## What the task asks
Which lines of the listing below contain the word "inverters"? Return them.

## Task inputs

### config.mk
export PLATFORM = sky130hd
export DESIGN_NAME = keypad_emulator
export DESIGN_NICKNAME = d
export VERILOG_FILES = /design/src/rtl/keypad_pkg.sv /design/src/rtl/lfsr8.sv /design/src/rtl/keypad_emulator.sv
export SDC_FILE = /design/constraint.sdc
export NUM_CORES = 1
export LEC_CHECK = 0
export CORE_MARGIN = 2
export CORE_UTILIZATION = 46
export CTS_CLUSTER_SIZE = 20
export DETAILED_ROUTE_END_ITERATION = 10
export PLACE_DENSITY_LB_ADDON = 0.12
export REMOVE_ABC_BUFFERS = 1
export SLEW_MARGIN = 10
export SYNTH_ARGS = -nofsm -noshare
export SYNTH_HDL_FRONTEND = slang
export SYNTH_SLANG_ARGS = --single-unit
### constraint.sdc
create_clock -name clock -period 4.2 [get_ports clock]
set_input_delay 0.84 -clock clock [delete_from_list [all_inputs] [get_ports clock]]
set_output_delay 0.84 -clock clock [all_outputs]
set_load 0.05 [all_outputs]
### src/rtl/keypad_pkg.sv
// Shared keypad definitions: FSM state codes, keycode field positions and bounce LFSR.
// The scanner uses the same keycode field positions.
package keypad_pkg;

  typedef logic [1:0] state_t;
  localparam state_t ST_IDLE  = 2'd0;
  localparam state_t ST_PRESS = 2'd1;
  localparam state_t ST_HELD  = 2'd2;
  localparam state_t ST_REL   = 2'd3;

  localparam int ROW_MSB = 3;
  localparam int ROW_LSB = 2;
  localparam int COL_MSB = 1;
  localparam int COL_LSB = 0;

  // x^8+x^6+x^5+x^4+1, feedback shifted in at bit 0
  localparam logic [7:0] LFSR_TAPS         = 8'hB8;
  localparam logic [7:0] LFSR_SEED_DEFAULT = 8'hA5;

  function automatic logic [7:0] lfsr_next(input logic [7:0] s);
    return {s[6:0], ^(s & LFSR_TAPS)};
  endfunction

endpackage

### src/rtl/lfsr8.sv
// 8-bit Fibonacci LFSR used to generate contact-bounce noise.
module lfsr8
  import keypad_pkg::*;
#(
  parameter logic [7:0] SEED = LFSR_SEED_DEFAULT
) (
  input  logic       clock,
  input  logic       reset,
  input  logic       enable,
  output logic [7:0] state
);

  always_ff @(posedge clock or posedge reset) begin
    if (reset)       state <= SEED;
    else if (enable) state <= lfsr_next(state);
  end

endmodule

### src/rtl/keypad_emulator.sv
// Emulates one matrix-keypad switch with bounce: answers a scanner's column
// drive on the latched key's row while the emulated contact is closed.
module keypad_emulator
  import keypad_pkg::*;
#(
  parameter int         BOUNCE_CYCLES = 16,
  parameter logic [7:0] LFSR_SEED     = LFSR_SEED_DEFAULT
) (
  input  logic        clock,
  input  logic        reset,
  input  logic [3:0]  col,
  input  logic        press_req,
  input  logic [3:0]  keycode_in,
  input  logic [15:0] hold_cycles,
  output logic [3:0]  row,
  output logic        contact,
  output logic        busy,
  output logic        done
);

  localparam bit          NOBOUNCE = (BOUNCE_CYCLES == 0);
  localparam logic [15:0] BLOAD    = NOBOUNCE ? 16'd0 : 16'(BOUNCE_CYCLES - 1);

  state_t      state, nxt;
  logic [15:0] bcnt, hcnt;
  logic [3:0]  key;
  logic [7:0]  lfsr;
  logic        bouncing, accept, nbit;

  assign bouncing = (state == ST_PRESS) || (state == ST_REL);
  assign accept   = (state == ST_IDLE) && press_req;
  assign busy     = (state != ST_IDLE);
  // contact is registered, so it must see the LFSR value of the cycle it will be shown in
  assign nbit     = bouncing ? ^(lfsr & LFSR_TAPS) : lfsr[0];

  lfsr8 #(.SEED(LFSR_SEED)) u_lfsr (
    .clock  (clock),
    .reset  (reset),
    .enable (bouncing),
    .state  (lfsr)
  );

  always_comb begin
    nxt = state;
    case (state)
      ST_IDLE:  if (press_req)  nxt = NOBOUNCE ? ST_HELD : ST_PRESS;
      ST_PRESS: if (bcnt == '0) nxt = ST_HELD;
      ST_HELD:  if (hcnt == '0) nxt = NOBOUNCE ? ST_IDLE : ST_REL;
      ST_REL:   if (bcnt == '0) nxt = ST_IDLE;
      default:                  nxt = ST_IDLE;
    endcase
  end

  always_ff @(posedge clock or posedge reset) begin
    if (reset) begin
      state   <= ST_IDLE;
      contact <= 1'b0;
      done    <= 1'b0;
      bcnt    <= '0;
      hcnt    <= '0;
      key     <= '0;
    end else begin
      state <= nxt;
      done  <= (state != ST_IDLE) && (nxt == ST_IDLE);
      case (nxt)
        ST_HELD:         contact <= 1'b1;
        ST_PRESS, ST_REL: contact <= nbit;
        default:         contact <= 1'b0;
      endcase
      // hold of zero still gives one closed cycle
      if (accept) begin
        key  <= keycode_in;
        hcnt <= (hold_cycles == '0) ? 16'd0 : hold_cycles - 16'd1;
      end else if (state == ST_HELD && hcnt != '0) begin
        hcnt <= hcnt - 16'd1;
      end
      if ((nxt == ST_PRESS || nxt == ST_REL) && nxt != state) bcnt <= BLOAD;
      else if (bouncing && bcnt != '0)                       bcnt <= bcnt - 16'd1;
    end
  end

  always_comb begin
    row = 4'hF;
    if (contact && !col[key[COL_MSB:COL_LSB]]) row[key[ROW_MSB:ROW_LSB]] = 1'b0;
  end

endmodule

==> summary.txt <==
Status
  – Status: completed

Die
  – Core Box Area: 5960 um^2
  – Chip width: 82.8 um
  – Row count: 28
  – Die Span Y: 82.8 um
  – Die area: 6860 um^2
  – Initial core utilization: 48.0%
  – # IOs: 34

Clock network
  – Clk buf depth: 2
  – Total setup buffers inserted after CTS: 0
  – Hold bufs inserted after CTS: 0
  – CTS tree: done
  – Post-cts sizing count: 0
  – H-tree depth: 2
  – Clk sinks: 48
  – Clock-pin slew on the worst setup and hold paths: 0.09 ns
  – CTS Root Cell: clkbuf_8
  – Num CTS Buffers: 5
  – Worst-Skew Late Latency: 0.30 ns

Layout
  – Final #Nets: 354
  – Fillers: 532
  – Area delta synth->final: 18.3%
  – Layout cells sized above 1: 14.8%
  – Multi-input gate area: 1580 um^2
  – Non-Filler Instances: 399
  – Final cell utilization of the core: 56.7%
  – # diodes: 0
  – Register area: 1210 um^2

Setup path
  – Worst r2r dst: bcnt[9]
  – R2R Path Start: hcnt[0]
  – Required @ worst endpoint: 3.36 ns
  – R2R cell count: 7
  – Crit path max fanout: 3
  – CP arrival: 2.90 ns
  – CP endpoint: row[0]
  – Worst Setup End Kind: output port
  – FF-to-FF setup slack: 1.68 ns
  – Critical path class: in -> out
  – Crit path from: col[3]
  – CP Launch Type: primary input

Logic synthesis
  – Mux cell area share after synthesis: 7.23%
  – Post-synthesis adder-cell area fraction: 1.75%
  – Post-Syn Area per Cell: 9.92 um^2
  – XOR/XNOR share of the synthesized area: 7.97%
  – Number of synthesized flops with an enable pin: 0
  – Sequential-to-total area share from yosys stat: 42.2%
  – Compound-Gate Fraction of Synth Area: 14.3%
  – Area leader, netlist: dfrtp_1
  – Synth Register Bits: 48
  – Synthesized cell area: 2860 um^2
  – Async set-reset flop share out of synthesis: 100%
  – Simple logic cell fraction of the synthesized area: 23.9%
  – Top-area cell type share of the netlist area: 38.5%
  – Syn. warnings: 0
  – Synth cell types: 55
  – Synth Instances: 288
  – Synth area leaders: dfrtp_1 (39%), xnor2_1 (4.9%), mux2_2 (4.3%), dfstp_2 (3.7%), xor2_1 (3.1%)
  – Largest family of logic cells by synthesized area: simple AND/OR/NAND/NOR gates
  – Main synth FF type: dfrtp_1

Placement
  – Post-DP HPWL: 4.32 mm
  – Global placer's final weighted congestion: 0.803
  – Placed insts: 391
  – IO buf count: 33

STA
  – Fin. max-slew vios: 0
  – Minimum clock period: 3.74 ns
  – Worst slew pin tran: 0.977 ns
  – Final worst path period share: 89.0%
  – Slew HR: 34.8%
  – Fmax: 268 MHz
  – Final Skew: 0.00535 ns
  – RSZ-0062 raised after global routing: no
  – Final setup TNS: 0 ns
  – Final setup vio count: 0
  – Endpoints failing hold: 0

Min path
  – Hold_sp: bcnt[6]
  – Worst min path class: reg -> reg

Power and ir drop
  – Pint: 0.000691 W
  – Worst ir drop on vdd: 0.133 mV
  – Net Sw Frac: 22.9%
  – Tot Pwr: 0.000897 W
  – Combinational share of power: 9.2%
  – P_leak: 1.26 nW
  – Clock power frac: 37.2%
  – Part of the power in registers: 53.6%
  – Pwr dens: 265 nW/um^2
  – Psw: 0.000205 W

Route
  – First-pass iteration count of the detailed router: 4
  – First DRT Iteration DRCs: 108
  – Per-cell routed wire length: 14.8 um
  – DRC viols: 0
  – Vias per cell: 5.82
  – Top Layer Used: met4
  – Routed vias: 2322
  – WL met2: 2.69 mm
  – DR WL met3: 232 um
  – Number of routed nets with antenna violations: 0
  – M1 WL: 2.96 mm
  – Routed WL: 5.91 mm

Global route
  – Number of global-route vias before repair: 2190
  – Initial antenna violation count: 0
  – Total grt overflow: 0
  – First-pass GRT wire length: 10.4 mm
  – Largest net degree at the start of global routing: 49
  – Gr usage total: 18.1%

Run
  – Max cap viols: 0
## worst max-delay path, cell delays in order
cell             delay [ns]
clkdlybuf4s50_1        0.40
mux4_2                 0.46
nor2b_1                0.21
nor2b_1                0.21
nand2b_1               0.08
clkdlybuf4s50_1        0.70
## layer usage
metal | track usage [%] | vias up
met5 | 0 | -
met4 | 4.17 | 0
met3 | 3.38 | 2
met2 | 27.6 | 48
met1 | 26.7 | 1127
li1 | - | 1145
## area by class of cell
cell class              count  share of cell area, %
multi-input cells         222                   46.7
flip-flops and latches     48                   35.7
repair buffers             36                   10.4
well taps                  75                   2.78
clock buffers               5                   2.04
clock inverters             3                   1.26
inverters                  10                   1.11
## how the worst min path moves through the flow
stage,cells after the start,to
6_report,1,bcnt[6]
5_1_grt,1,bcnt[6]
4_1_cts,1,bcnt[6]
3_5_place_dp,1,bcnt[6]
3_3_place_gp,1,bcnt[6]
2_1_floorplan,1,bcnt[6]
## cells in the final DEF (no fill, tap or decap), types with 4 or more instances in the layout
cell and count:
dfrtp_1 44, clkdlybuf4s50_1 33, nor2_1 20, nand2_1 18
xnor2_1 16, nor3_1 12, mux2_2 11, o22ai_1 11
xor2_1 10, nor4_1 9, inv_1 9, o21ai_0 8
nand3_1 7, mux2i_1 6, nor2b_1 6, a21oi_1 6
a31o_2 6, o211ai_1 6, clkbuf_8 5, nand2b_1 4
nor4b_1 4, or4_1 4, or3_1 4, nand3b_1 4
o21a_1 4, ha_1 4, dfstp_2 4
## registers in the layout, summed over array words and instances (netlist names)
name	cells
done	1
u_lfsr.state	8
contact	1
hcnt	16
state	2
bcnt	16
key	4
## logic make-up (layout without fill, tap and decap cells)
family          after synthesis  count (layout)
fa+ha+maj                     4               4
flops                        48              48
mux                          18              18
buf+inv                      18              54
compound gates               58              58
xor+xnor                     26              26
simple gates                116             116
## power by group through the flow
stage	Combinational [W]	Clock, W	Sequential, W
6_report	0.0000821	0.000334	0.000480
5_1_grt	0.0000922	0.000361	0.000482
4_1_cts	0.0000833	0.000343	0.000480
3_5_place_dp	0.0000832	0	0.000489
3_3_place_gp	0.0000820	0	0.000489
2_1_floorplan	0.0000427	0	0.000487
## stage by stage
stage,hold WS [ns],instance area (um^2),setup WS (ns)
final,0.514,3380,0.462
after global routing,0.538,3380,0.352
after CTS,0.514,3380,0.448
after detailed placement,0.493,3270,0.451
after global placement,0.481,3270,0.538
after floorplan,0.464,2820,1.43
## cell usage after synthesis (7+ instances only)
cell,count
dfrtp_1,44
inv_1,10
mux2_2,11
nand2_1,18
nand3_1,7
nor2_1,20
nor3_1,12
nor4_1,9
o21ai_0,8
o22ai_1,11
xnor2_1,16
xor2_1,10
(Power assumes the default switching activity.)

## Solved exercise
clock inverters             3                   1.26
inverters                  10                   1.11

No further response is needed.